**Given entries**
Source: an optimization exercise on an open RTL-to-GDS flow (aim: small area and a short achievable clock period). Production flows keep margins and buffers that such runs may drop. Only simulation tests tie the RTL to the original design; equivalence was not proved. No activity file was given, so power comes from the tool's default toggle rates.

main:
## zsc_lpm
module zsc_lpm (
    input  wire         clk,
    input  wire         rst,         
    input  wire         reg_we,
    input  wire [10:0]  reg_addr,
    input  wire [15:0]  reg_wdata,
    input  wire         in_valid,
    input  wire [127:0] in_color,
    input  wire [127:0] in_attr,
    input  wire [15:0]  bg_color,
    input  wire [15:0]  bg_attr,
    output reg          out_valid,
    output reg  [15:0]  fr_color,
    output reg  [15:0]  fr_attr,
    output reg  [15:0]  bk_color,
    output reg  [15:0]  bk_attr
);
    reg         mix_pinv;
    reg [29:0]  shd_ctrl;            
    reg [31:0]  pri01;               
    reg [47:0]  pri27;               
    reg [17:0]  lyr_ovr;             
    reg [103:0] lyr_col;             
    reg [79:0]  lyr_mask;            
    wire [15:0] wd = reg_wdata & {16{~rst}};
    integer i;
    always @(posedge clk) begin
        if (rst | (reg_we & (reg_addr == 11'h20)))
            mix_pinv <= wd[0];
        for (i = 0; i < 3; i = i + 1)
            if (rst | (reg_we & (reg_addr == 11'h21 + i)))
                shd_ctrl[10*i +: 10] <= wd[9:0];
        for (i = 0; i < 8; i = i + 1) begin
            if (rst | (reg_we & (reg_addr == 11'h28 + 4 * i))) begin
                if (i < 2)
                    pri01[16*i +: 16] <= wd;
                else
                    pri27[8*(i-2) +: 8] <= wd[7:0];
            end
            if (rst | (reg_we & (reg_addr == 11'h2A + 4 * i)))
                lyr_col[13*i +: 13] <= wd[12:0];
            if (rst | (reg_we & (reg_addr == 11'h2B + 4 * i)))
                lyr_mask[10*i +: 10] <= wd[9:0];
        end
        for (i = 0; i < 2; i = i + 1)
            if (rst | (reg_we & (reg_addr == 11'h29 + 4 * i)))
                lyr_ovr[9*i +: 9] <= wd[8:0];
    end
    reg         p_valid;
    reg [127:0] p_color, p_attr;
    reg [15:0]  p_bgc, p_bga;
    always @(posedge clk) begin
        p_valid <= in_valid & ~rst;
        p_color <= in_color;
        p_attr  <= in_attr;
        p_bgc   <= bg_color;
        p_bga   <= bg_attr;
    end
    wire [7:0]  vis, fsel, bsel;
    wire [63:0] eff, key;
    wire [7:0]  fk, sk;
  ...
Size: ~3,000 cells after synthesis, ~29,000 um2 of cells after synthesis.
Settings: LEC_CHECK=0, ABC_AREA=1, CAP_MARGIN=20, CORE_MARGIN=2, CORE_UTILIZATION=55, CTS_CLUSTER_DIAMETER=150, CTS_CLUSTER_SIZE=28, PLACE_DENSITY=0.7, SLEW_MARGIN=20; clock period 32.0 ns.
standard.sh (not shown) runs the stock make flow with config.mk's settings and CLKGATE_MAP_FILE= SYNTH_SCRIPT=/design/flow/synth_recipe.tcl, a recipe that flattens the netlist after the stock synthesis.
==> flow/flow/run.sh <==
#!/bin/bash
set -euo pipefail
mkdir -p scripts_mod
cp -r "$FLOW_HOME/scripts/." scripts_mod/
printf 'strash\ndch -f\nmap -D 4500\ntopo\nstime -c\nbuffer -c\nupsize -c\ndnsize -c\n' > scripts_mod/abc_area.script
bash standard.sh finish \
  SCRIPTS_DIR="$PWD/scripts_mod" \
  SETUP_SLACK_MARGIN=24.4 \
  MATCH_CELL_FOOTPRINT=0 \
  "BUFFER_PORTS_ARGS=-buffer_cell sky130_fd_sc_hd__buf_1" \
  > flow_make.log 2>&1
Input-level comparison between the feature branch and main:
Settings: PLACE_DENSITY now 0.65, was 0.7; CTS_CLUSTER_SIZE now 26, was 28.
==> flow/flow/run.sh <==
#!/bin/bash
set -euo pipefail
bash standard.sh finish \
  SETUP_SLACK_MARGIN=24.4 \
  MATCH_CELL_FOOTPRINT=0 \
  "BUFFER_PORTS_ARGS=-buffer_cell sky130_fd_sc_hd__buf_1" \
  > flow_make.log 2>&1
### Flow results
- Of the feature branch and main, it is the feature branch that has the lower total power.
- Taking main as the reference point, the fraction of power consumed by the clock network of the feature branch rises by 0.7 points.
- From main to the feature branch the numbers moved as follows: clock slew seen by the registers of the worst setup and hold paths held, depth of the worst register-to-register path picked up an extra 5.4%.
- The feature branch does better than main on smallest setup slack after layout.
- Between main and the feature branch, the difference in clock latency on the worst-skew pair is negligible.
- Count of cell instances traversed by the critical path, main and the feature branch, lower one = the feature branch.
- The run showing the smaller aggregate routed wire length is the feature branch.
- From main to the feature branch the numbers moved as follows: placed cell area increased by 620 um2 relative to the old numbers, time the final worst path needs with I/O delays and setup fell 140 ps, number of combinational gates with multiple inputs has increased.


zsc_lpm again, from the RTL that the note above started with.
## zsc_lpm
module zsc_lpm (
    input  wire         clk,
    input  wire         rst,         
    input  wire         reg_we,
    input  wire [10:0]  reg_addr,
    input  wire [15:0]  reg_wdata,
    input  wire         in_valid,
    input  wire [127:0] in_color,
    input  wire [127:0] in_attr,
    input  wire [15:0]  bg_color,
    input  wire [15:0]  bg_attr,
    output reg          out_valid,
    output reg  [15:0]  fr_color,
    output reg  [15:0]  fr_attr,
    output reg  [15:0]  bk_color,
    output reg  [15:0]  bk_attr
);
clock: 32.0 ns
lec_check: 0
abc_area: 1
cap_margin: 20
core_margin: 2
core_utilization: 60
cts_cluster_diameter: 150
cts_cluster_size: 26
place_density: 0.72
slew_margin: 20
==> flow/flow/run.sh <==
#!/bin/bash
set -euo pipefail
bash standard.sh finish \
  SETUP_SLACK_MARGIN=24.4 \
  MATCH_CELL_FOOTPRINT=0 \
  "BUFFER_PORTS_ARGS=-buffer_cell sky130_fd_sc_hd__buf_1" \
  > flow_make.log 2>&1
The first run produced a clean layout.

**Directions**
Repeat, character for character, the lines of the material above from the line with "p_valid <= in_valid & ~rst;" through the line with "period 32.0 ns.".

**Solution**
        p_valid <= in_valid & ~rst;
        p_color <= in_color;
        p_attr  <= in_attr;
        p_bgc   <= bg_color;
        p_bga   <= bg_attr;
    end
    wire [7:0]  vis, fsel, bsel;
    wire [63:0] eff, key;
    wire [7:0]  fk, sk;
  ...
Size: ~3,000 cells after synthesis, ~29,000 um2 of cells after synthesis.
Settings: LEC_CHECK=0, ABC_AREA=1, CAP_MARGIN=20, CORE_MARGIN=2, CORE_UTILIZATION=55, CTS_CLUSTER_DIAMETER=150, CTS_CLUSTER_SIZE=28, PLACE_DENSITY=0.7, SLEW_MARGIN=20; clock period 32.0 ns.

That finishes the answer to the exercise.